**Task description**
All lines in the data bearing the string "logic" should be identified and copied.

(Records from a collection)
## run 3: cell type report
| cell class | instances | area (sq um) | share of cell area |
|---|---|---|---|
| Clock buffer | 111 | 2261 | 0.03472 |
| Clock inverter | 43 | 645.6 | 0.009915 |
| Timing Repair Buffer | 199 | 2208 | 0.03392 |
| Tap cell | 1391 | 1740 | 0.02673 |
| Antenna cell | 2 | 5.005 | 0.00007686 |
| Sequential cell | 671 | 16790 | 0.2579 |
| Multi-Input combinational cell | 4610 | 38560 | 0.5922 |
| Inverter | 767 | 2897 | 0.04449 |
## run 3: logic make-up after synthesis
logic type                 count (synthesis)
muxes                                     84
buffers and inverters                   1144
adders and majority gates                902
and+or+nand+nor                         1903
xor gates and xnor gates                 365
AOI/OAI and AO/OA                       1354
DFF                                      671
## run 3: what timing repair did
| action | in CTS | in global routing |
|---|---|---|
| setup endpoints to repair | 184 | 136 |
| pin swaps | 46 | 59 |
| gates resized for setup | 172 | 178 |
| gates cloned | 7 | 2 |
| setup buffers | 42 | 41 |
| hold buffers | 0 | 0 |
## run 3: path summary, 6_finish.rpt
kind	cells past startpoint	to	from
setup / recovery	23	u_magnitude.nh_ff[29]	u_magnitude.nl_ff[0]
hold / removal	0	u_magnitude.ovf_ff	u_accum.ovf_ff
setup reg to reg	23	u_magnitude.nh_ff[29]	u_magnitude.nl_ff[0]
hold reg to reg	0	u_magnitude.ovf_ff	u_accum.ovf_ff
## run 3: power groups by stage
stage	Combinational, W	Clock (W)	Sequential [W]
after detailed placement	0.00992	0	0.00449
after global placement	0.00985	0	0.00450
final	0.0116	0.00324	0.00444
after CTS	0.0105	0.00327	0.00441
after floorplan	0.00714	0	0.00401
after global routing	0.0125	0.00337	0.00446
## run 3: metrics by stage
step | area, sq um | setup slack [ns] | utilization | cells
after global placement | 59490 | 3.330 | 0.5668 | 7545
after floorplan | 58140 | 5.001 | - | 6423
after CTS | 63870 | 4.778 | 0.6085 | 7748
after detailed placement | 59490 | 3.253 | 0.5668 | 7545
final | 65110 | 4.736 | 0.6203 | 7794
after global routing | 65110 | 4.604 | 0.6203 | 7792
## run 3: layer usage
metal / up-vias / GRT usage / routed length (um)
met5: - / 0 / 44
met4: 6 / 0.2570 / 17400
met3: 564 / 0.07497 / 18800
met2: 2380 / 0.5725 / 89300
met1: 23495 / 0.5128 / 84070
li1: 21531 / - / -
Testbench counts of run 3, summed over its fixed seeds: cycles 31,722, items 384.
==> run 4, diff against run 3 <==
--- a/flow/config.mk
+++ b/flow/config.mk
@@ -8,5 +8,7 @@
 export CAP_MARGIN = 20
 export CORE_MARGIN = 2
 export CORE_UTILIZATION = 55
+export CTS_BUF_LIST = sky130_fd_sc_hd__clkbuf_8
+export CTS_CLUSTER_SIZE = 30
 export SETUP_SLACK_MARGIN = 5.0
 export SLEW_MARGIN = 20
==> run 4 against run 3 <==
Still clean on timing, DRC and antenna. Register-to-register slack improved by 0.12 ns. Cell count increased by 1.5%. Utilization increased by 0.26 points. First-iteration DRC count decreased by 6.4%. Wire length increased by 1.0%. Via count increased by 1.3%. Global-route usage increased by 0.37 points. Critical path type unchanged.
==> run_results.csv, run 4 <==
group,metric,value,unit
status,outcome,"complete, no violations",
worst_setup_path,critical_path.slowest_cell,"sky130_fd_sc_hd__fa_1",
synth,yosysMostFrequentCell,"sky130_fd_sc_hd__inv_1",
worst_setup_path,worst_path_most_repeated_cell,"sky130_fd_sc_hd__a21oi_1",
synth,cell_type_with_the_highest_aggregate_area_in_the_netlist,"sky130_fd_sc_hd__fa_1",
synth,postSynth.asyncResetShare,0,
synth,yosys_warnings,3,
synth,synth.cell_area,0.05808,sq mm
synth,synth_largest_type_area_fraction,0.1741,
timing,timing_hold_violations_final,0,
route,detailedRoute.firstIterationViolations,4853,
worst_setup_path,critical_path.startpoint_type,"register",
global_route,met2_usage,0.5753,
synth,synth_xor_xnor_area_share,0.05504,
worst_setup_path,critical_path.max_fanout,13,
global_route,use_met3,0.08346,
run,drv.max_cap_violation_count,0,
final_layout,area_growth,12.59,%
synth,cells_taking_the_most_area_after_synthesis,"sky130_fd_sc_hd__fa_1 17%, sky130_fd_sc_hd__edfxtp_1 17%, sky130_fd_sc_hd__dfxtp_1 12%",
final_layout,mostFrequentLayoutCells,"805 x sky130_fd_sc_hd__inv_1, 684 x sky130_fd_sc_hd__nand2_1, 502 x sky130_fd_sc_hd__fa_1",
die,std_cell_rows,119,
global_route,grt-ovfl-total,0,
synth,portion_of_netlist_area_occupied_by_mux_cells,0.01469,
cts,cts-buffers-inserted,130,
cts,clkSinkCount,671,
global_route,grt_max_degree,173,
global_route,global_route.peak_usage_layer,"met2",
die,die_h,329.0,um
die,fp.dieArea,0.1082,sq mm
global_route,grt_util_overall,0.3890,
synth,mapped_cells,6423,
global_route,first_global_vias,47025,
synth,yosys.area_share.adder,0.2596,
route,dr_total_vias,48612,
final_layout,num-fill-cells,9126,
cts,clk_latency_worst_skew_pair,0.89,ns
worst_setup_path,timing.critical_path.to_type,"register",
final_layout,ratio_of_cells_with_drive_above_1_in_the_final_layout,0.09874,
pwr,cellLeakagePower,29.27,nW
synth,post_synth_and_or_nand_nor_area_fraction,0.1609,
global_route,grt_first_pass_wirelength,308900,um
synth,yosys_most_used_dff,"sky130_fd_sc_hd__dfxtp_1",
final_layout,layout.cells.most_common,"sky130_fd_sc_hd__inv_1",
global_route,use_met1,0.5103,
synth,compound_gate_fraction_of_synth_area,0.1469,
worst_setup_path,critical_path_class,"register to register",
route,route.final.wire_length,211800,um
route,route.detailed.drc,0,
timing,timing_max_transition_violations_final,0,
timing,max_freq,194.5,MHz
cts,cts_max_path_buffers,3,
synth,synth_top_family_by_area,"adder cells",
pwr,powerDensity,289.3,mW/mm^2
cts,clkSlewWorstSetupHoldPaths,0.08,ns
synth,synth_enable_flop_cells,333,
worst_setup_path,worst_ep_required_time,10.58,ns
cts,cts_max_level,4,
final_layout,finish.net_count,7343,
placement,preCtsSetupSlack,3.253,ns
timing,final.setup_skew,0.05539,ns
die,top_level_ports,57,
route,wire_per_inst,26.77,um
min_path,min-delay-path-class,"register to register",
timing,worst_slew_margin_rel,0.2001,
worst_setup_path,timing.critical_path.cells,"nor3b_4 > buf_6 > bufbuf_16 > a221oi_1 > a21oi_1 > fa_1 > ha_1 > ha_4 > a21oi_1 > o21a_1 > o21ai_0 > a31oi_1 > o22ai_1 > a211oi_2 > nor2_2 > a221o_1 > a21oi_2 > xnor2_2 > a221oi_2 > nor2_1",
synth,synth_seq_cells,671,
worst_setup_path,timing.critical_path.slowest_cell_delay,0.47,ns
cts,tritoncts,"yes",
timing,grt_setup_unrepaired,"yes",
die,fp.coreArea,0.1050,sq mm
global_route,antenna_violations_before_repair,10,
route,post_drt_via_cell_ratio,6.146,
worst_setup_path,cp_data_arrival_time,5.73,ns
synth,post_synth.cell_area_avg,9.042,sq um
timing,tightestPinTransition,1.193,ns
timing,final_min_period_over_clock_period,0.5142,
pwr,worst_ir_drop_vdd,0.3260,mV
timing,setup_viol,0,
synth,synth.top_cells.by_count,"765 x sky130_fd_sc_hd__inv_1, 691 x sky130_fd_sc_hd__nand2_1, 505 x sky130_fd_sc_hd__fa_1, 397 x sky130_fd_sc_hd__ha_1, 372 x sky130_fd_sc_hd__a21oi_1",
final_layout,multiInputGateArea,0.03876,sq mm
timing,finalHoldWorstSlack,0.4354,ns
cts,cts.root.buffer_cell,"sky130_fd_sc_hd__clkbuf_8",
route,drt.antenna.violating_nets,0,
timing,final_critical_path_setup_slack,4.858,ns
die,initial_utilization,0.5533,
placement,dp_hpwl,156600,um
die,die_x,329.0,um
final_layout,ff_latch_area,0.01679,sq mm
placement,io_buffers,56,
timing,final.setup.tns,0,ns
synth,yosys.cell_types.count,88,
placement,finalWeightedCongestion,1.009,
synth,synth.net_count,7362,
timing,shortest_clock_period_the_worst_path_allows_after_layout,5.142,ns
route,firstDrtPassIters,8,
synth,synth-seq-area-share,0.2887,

**Result of this task**
## run 3: logic make-up after synthesis
logic type                 count (synthesis)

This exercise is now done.